* Aim of the task *
Of the material below, the lines to be retyped are those from the line containing "Tap cell | 81 | 101 | 0.0357" through the line containing "Settings changed: CORE_MARGIN 8 to 2.", inclusive; reproduce them exactly.

* Available data *
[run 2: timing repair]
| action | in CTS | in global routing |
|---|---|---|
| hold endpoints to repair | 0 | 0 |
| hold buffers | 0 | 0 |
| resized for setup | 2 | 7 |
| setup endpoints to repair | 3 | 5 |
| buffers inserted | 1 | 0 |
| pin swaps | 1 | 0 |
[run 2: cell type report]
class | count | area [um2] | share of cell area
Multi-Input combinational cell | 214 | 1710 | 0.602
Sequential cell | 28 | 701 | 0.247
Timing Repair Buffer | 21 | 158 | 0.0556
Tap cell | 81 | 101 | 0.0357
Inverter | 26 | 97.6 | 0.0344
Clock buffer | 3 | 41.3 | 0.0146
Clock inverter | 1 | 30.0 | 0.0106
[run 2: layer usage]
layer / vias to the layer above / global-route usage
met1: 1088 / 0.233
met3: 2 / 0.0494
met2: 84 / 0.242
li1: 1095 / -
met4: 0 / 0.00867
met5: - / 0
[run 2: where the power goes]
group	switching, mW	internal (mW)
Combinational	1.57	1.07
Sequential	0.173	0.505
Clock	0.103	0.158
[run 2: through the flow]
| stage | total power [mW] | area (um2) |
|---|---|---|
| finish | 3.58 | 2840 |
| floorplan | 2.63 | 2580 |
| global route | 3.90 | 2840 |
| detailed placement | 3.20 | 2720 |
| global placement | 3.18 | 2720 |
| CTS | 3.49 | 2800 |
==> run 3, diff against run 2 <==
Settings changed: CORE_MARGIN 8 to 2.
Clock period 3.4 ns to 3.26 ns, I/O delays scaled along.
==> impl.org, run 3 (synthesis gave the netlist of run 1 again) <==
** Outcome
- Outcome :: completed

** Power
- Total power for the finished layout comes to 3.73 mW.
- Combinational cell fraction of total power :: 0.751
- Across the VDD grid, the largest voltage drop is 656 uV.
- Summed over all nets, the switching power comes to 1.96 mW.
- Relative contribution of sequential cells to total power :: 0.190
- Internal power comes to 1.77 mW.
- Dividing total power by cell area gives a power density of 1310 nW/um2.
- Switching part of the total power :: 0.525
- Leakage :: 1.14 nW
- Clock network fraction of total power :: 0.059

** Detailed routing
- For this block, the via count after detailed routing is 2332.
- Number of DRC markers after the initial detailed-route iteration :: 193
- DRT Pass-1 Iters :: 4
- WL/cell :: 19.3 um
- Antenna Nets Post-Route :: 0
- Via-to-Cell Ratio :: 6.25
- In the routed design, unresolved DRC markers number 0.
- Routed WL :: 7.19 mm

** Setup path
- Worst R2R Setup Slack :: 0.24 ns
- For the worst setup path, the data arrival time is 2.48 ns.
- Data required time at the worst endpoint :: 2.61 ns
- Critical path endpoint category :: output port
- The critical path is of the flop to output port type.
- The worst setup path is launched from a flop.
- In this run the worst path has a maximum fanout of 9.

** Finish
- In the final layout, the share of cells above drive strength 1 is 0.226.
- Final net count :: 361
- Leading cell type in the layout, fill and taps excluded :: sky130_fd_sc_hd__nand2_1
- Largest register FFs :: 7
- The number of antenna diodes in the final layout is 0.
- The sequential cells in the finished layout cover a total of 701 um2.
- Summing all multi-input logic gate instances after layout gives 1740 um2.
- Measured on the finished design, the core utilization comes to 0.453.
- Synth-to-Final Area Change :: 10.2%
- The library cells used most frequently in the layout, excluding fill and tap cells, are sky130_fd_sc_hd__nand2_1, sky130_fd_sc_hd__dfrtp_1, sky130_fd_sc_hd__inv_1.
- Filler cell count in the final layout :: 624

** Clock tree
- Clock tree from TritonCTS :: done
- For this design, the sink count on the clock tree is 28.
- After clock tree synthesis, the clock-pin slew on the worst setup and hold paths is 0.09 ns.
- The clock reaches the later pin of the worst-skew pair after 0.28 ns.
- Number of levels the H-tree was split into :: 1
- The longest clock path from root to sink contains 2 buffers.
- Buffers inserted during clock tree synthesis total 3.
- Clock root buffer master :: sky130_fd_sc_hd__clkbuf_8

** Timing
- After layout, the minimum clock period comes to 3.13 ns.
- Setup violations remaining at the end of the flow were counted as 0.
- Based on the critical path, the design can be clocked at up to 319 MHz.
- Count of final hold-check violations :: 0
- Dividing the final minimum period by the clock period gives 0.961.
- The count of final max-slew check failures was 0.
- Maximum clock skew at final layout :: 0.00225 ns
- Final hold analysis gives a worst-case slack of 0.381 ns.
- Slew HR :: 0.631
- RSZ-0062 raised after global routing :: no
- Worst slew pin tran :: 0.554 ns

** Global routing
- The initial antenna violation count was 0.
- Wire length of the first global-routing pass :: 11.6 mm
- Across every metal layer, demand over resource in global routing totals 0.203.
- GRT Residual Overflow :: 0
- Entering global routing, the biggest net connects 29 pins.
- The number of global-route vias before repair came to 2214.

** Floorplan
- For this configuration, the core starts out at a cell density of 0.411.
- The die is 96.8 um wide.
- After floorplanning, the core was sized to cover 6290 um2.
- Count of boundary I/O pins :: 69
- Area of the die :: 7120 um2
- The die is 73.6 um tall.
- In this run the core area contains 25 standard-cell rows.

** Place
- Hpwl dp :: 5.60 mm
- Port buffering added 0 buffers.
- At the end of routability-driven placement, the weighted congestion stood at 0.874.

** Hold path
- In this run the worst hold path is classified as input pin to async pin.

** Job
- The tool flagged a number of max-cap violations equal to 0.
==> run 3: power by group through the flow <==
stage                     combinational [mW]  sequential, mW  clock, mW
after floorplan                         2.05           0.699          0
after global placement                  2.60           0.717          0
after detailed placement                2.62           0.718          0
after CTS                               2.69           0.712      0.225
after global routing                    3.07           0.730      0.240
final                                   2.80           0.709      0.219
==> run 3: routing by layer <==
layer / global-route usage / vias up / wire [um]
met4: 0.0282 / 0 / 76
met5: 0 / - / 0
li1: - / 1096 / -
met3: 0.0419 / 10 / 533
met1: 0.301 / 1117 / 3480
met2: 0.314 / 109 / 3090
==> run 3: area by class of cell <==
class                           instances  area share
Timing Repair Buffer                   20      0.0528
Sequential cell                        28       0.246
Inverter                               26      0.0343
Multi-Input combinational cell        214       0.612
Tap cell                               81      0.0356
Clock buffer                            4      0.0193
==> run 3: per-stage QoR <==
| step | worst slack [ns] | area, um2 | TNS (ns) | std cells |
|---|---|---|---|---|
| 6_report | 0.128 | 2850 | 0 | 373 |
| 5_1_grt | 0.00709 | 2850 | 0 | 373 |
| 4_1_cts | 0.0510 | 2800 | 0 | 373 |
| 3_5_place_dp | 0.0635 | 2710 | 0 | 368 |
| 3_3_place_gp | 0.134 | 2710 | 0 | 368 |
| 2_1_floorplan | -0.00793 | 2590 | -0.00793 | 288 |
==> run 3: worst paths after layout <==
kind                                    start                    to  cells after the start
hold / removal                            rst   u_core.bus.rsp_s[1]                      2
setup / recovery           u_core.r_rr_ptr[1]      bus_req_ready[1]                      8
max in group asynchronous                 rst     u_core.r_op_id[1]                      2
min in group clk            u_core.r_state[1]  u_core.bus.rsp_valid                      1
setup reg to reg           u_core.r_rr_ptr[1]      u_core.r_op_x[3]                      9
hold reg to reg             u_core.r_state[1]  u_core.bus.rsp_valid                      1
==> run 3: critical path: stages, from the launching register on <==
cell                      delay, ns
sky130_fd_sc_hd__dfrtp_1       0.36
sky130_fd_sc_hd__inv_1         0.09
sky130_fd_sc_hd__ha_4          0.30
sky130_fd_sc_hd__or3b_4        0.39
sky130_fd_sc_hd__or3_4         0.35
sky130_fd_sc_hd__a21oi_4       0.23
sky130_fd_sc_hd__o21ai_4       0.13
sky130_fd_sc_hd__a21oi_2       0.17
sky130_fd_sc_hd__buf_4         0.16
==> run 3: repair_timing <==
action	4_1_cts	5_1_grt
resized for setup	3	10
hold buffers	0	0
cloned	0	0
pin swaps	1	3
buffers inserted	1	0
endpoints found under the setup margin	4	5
### src/rtl/ps2_command_out.sv
// rtl/ps2_command_out.sv - PS/2 host-to-device command transmitter with open-drain output enables.
// Optional timeouts are built when PS2_COMMAND_OUT_TIMEOUT_EN is defined.
module ps2_command_out #(
  parameter int INHIBIT_CYCLES = 5000,
  parameter int START_TIMEOUT  = 750000,
  parameter int PACKET_TIMEOUT = 100000
) (
  input  logic       iCLK,
  input  logic       iRST_N,
  input  logic [7:0] the_command,
  input  logic       send_command,
  input  logic       ps2_clk_in,
  input  logic       ps2_dat_in,
  output logic       ps2_clk_oe,
  output logic       ps2_dat_oe,
  output logic       busy,
  output logic       command_was_sent,
  output logic       error_communication_timed_out
);

  localparam int MAX_AB = (INHIBIT_CYCLES > START_TIMEOUT) ? INHIBIT_CYCLES : START_TIMEOUT;
  localparam int MAX_P  = (MAX_AB > PACKET_TIMEOUT) ? MAX_AB : PACKET_TIMEOUT;
  localparam int CW     = $clog2(MAX_P) + 1;

  typedef enum logic [2:0] {
    S_IDLE, S_INHIBIT, S_RELEASE, S_SHIFT, S_ACK, S_WAIT_IDLE
  } state_t;

  state_t          state, state_d;
  logic [1:0]      clk_sync, dat_sync;
  logic            clk_prev;
  logic            clk_s, dat_s, fe;
  logic [8:0]      shreg, shreg_d;
  logic [3:0]      bit_cnt, bit_cnt_d;
  logic [CW-1:0]   inh_cnt, inh_cnt_d;
  logic            clk_oe_d, dat_oe_d, sent_d;

  assign clk_s = clk_sync[1];
  assign dat_s = dat_sync[1];
  assign fe    = clk_prev & ~clk_s;
  assign busy  = (state != S_IDLE);

`ifdef PS2_COMMAND_OUT_TIMEOUT_EN
  logic [CW-1:0]   to_cnt, to_cnt_d, to_limit;
  logic            err_d;
`else
  assign error_communication_timed_out = 1'b0;
`endif

  always_ff @(posedge iCLK or negedge iRST_N) begin
    if (!iRST_N) begin
      state            <= S_IDLE;
      clk_sync         <= 2'b00;
      dat_sync         <= 2'b00;
      clk_prev         <= 1'b0;
      shreg            <= '0;
      bit_cnt          <= '0;
      inh_cnt          <= '0;
      ps2_clk_oe       <= 1'b0;
      ps2_dat_oe       <= 1'b0;
      command_was_sent <= 1'b0;
`ifdef PS2_COMMAND_OUT_TIMEOUT_EN
      to_cnt                        <= '0;
      error_communication_timed_out <= 1'b0;
`endif
    end else begin
      state            <= state_d;
      clk_sync         <= {clk_sync[0], ps2_clk_in};
      dat_sync         <= {dat_sync[0], ps2_dat_in};
      clk_prev         <= clk_s;
      shreg            <= shreg_d;
      bit_cnt          <= bit_cnt_d;
      inh_cnt          <= inh_cnt_d;
      ps2_clk_oe       <= clk_oe_d;
      ps2_dat_oe       <= dat_oe_d;
      command_was_sent <= sent_d;
`ifdef PS2_COMMAND_OUT_TIMEOUT_EN
      to_cnt                        <= to_cnt_d;
      error_communication_timed_out <= err_d;
`endif
    end
  end

  always_comb begin
    state_d   = state;
    shreg_d   = shreg;
    bit_cnt_d = bit_cnt;
    inh_cnt_d = inh_cnt;
    clk_oe_d  = ps2_clk_oe;
    dat_oe_d  = ps2_dat_oe;
    sent_d    = 1'b0;
`ifdef PS2_COMMAND_OUT_TIMEOUT_EN
    to_cnt_d  = to_cnt;
    err_d     = 1'b0;
    to_limit  = (state == S_RELEASE) ? CW'(START_TIMEOUT - 1) : CW'(PACKET_TIMEOUT - 1);
`endif
    case (state)
      S_IDLE: begin
        clk_oe_d = 1'b0;
        dat_oe_d = 1'b0;
        if (send_command) begin
          shreg_d   = {~^the_command, the_command};
          inh_cnt_d = '0;
          bit_cnt_d = '0;
          clk_oe_d  = 1'b1;
          state_d   = S_INHIBIT;
`ifdef PS2_COMMAND_OUT_TIMEOUT_EN
          to_cnt_d  = '0;
`endif
        end
      end
      S_INHIBIT: begin
        // Start bit goes low one cycle before the clock is released.
        if (inh_cnt == CW'(INHIBIT_CYCLES - 1)) begin
          clk_oe_d = 1'b0;
          state_d  = S_RELEASE;
        end else begin
          inh_cnt_d = inh_cnt + 1'b1;
          if (inh_cnt == CW'(INHIBIT_CYCLES - 2)) dat_oe_d = 1'b1;
        end
      end
      S_RELEASE: begin
        if (fe) begin
          dat_oe_d  = ~shreg[0];
          shreg_d   = {1'b0, shreg[8:1]};
          bit_cnt_d = 4'd1;
          state_d   = S_SHIFT;
`ifdef PS2_COMMAND_OUT_TIMEOUT_EN
          to_cnt_d  = CW'(1);
`endif
        end
      end
      S_SHIFT: begin
        if (fe) begin
          if (bit_cnt == 4'd9) begin
            dat_oe_d = 1'b0;
            state_d  = S_ACK;
          end else begin
            dat_oe_d  = ~shreg[0];
            shreg_d   = {1'b0, shreg[8:1]};
            bit_cnt_d = bit_cnt + 1'b1;
          end
        end
      end
      S_ACK: begin
        // bit_cnt==10 marks that fe 11 passed with data high; keep waiting for it to drop.
        if ((fe || bit_cnt == 4'd10) && !dat_s) state_d = S_WAIT_IDLE;
        else if (fe)                            bit_cnt_d = 4'd10;
      end
      S_WAIT_IDLE: begin
        if (clk_s && dat_s) begin
          sent_d  = 1'b1;
          state_d = S_IDLE;
        end
      end
      default: state_d = S_IDLE;
    endcase
`ifdef PS2_COMMAND_OUT_TIMEOUT_EN
    // Completion in the same cycle wins over a timeout.
    if (state != S_IDLE && state != S_INHIBIT && !(state == S_RELEASE && fe)
        && state_d != S_IDLE) begin
      if (to_cnt == to_limit) begin
        state_d  = S_IDLE;
        clk_oe_d = 1'b0;
        dat_oe_d = 1'b0;
        err_d    = 1'b1;
      end else begin
        to_cnt_d = to_cnt + 1'b1;
      end
    end
`endif
  end

endmodule

### config.mk
export PLATFORM = sky130hd
export DESIGN_NAME = ps2_command_out
export DESIGN_NICKNAME = d
export VERILOG_FILES = /design/src/rtl/ps2_command_out.sv
export SDC_FILE = /design/constraint.sdc
export NUM_CORES = 1
export LEC_CHECK = 0
export BUFFER_PORTS_ARGS = -buffer_cell sky130_fd_sc_hd__buf_2
export CORE_MARGIN = 3
export CORE_UTILIZATION = 40
export CTS_CLUSTER_SIZE = 30
export DETAILED_ROUTE_END_ITERATION = 7
export GPL_TIMING_DRIVEN = 0
export PLACE_DENSITY = 0.67
export SYNTH_ARGS = -nofsm -noshare
export SYNTH_HDL_FRONTEND = slang
export SYNTH_SLANG_ARGS = --single-unit
### constraint.sdc
create_clock -name iCLK -period 3.94 [get_ports iCLK]
set_input_delay 0.591 -clock iCLK [delete_from_list [all_inputs] [get_ports iCLK]]
set_output_delay 0.591 -clock iCLK [all_outputs]
set_load 0.03 [all_outputs]
# == Yosys cells after proc, flatten, opt, wreduce, memory -nomap -nowiden ==
# Index checks and enable logic that the tools add are counted.
# word_totals
elab_cells,87
reg_bits,45
# classes
n_eq_ne,21
n_addsub,2
reduce_logical,17
muxes,34
bitwise,3
# ops
cell,n
$eq 21x13->1 const B,2
$mux 21,2
$pmux 21 s2,1
$mux 9,4
$pmux 9 s3,1
$mux 4,6
$ne 2x2->1 const B,12
$add 21x1->21 const B,1
$mux 3,7
$pmux 3 s6,1
$pmux 4 s4,1
$reduce_and 7->1,2
$reduce_and 5->1,2
$mux 1,9
$eq 4x4->1 const B,2
$reduce_bool 4->1,2
$reduce_xnor 8->1,1
$eq 3x2->1 const B,2
$eq 3x3->1 const B,2
$reduce_bool 3->1,2
$add 4x1->4 const B,1
$pmux 1 s4,1
$eq 3x1->1 const B,1
$logic_not 3->1,1
9 further kinds,11

# == Depth between registers and ports, before layout ==
# depth
word_depth,6
ltp_mapped,8
ltp_nobuf,7

# == Least setup slack after synthesis ==
# OpenSTA, ideal clock, no wires.
# synth_timing
path_kind,reg2reg
start,reg inh_cnt[5]
end,reg inh_cnt[1]
synth_period_minus_slack_ps,2210
setup_slack_ps,1730
n_path_buf,2
t_required_ps,3807
path_stages_with_launch,8
setup_ps,133
arrival_time_ps,2077
cell_sequence,dfrtp_1 -> buf_6 -> or4_1 -> or4_4 -> o21ai_4 -> and2_2 -> buf_6 -> o31ai_1
# synth_between
elab_chain_len,3
# synth_rtl
element,line_no,rtl
from (decl),35,"logic [CW-1:0] inh_cnt, inh_cnt_d;"
from (signal assigned),73,inh_cnt <= inh_cnt_d;
$eq 21x13->1,114,if (inh_cnt == CW'(INHIBIT_CYCLES - 1)) begin
$ne 2x2->1 (no line),n/a,
$reduce_and 3->1 (no line),n/a,
# No other way between the ends.
# A chain may end at the register's enable or synchronous reset.

# == Final worst setup path ==
# Ends and elaborated chain as after synthesis.

==> impl_metrics.env <==
export IMPL_cts_hold_buf=0
export IMPL_detail_route_first_pass_iterations=4
export IMPL_core_area_sq_um=6061
export IMPL_avgRoutedWirePerCell_microns=15.48
export IMPL_postPlaceCellArea_sq_um=2734
export IMPL_grt_setup_unrepaired="false"
export IMPL_critical_path_peak_fanout=10
export IMPL_maxUsedRoutingLayer="met4"
export IMPL_worst_path_max_delay_cell="sky130_fd_sc_hd__or4_4"
export IMPL_worst_clock_skew_ns=0.009844
export IMPL_worst_setup_path_end_kind="register"
export IMPL_io_buffers=16
export IMPL_first_global_vias=2173
export IMPL_path_cells="buf_6 -> or4_1 -> or4_4 -> o21ai_4 -> and2_2 -> buf_6 -> o31ai_1"
export IMPL_vdd_ir_drop_max_uv=276.0
export IMPL_cts_tree="done"
export IMPL_power_static_leakage_uw=0.001379
export IMPL_critical_path_startpoint_type="register"
export IMPL_cts_buffers_inserted=5
export IMPL_height_of_the_chip_microns=86
export IMPL_final_nets=320
export IMPL_post_synth_most_frequent_cells="sky130_fd_sc_hd__dfrtp_1, sky130_fd_sc_hd__nand2_1, sky130_fd_sc_hd__o21ai_0"
export IMPL_cellPowerDensity_nw_per_um2=492.5
export IMPL_fp_dieArea_sq_um=7396
export IMPL_cts_max_path_buffers=2
export IMPL_postSynthNetCount=297
export IMPL_setup_viol=0
export IMPL_ys_dominant_reg_cell="sky130_fd_sc_hd__dfrtp_1"
export IMPL_ys_types=48
export IMPL_ios=18
export IMPL_initial_antenna_violation_count=0
export IMPL_routability_driven_placement_congestion_ratio=0.8543
export IMPL_wirelength_met1_microns=2798
export IMPL_drive_above_1_share=0.09603
export IMPL_timing_final_crit_period_ns=2.401
export IMPL_synthesis_instances=279
export IMPL_postLayoutCoreUtil=0.4653
export IMPL_synth_ff_latch_count=45
export IMPL_tightest_slew_ns=1.031
export IMPL_h_tree_depth=2
export IMPL_std_cell_rows=28
export IMPL_fin_setup_tns_ns=0
export IMPL_tritoncts_num_sinks=45
export IMPL_timing_hold_worst_class="register to register"
export IMPL_wl_met2_microns=2731
export IMPL_mean_area_per_synthesized_cell_sq_um=9.175
export IMPL_clock_latency_ns=0.30
export IMPL_status="completed"
export IMPL_synthDominantCellAreaShare=0.4399
export IMPL_drt_iter0_drc=72
export IMPL_synthArstFlopShare=1.000
export IMPL_setup_worst_path_class="register to register"
export IMPL_drc_errors=0
export IMPL_die_w_microns=86
export IMPL_grt_start_max_net_pins=46
export IMPL_clockRootBuffer="sky130_fd_sc_hd__clkbuf_8"
export IMPL_route_detailed_vias_per_inst=5.849
export IMPL_cp_arrival_ns=2.56
export IMPL_reg_clk_slew_reported_paths_ns=0.09
export IMPL_synthMostInstantiatedCell="sky130_fd_sc_hd__dfrtp_1"
export IMPL_finalCritPeriodShare=0.6095
export IMPL_grt_usage=0.1730
export IMPL_finalHoldViolations=0
export IMPL_ys_warnings_count=0
export IMPL_netlist_top_cells_area="sky130_fd_sc_hd__dfrtp_1, sky130_fd_sc_hd__nand2_1, sky130_fd_sc_hd__o21ai_0, sky130_fd_sc_hd__a211o_1, sky130_fd_sc_hd__mux2i_1"
export IMPL_yosysTopAreaCell="sky130_fd_sc_hd__dfrtp_1"
export IMPL_netlist_area_before_placement_sq_um=2560
export IMPL_grt_first_pass_wirelength_microns=10320
export IMPL_gr_total_overflow=0
export IMPL_seq_area_frac_synth=0.4399
export IMPL_drv_cap=0
export IMPL_crit_top_cell="sky130_fd_sc_hd__buf_6"
export IMPL_start_util=0.4224
export IMPL_drtAntennaViolNets=0
export IMPL_via_count=2205
export IMPL_post_cts_repair_setup_buffers=0
export IMPL_timing_critical_path_required_ns=4.10
export IMPL_area_delta_synth_final_pct=10.17
export IMPL_finalWirelength_microns=5836
export IMPL_wl_met3_microns=233
export IMPL_detailed_place_hpwl_microns=4053
export IMPL_final_area_sq_um=2820
export IMPL_fillerInstances=578
export IMPL_relSlewSlack=0.3124
export IMPL_synth_enable_flop_cells=0
export IMPL_antenna_cells=0
export IMPL_cts_resized_gates=0
export IMPL_fmax_ghz=0.4164
export IMPL_slew_viol_final=0
export IMPL_cp_slowest_stage_delay_ns=0.53
cell families (layout without fill, tap and decap cells):
family / count (synthesis) / after routing / synth area share
AO/OA/AOI/OAI: 72 / 72 / 0.1887
XOR/XNOR: 7 / 7 / 0.02395
adder cells (fa/ha/maj): 5 / 5 / 0.02444
buffers and inverters: 24 / 47 / 0.04252
flip-flops: 45 / 45 / 0.4399
multiplexers: 9 / 9 / 0.03519
other: 1 / 1 / 0.001465
AND/OR/NAND/NOR: 116 / 116 / 0.2439
layout make-up:
type	count	area, sq um	area share
Buffer	14	71.32	0.02529
Clock buffer	7	86.33	0.03061
Inverter	10	37.54	0.01331
Multi-Input combinational cell	210	1325	0.4698
Sequential cell	45	1126	0.3993
Tap cell	75	93.84	0.03327
Timing Repair Buffer	16	80.08	0.02839
worst max-delay path: cells and delay by family (launching register included):
kind,cells,cell delay (ns)
simple gates,3,1.27
compound gates,2,0.33
buf+inv,2,0.28
flops,1,0.38
metrics by stage:
step	setup slack [ns]	power (uW)	cells	hold slack [ns]
detailed placement	1.514	1107	370	0.3347
CTS	1.509	1403	377	0.3496
global route	1.408	1500	377	0.3753
global placement	1.551	1089	370	0.3327
floorplan	1.730	990.9	279	0.2954
finish	1.539	1389	377	0.3418
power by group:
group          leakage (uW)  switching (uW)  internal (uW)  total [uW]
combinational      0.000763             181            171         352
sequential         0.000571             154            595         749
clock             0.0000443             149            139         288
total               0.00138             484            906        1390
flip-flops by register name (all words and copies together), names as in the netlist:
signal and cells:
state 3, bit_cnt 4, clk_prev 1, shreg 9, ps2_clk_oe 1, command_was_sent 1
clk_sync 2, inh_cnt 21, dat_sync 2, ps2_dat_oe 1
worst paths after layout:
path	cells past startpoint	start	slack, ns	end
worst max register to register	7	inh_cnt[5]	1.54	inh_cnt[1]
max in group asynchronous	1	iRST_N	2.83	shreg[4]
min in group asynchronous	1	iRST_N	0.45	bit_cnt[2]
worst min register to register	0	clk_sync[0]	0.34	clk_sync[1]
worst max-delay path	7	inh_cnt[5]	1.54	inh_cnt[1]
worst min-delay path	0	clk_sync[0]	0.34	clk_sync[1]
cells in the final DEF, fill, tap and decap left out, types with 2 or more instances in the layout:
| cell | count |
|---|---|
| sky130_fd_sc_hd__o211a_1 | 2 |
| sky130_fd_sc_hd__xnor2_1 | 6 |
| sky130_fd_sc_hd__nor2b_1 | 4 |
| sky130_fd_sc_hd__nor4_1 | 6 |
| sky130_fd_sc_hd__and4_1 | 3 |
| sky130_fd_sc_hd__and4b_1 | 2 |
| sky130_fd_sc_hd__o21ai_0 | 21 |
| sky130_fd_sc_hd__inv_1 | 10 |
| sky130_fd_sc_hd__clkbuf_1 | 11 |
| sky130_fd_sc_hd__nand2_1 | 29 |
| sky130_fd_sc_hd__nor3_1 | 15 |
| sky130_fd_sc_hd__mux2i_1 | 9 |
| sky130_fd_sc_hd__o22ai_1 | 2 |
| sky130_fd_sc_hd__nand4_1 | 7 |
| sky130_fd_sc_hd__o31a_1 | 2 |
| sky130_fd_sc_hd__clkbuf_8 | 6 |
| sky130_fd_sc_hd__nor4b_1 | 2 |
| sky130_fd_sc_hd__buf_6 | 2 |
| sky130_fd_sc_hd__dfrtp_1 | 45 |
| sky130_fd_sc_hd__nor2_1 | 13 |
| sky130_fd_sc_hd__or4_1 | 2 |
| sky130_fd_sc_hd__nand3_1 | 13 |
| sky130_fd_sc_hd__o211ai_1 | 2 |
| sky130_fd_sc_hd__and3_1 | 9 |
| sky130_fd_sc_hd__a211o_1 | 11 |
| sky130_fd_sc_hd__nand2b_1 | 4 |
| sky130_fd_sc_hd__ha_1 | 5 |
| sky130_fd_sc_hd__a31oi_1 | 11 |
| sky130_fd_sc_hd__o31ai_1 | 3 |
| sky130_fd_sc_hd__a21oi_1 | 10 |
| sky130_fd_sc_hd__buf_2 | 16 |
metal layers:
metal | global-route usage | vias up
met5 | 0 | -
met4 | 0.07194 | 0
met3 | 0.02786 | 7
met2 | 0.2663 | 50
met1 | 0.2412 | 1064
li1 | - | 1084
Note: power is estimated with default switching activity, not from simulation.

* Response to the exercise *
Tap cell | 81 | 101 | 0.0357
Inverter | 26 | 97.6 | 0.0344
Clock buffer | 3 | 41.3 | 0.0146
Clock inverter | 1 | 30.0 | 0.0106
[run 2: layer usage]
layer / vias to the layer above / global-route usage
met1: 1088 / 0.233
met3: 2 / 0.0494
met2: 84 / 0.242
li1: 1095 / -
met4: 0 / 0.00867
met5: - / 0
[run 2: where the power goes]
group	switching, mW	internal (mW)
Combinational	1.57	1.07
Sequential	0.173	0.505
Clock	0.103	0.158
[run 2: through the flow]
| stage | total power [mW] | area (um2) |
|---|---|---|
| finish | 3.58 | 2840 |
| floorplan | 2.63 | 2580 |
| global route | 3.90 | 2840 |
| detailed placement | 3.20 | 2720 |
| global placement | 3.18 | 2720 |
| CTS | 3.49 | 2800 |
==> run 3, diff against run 2 <==
Settings changed: CORE_MARGIN 8 to 2.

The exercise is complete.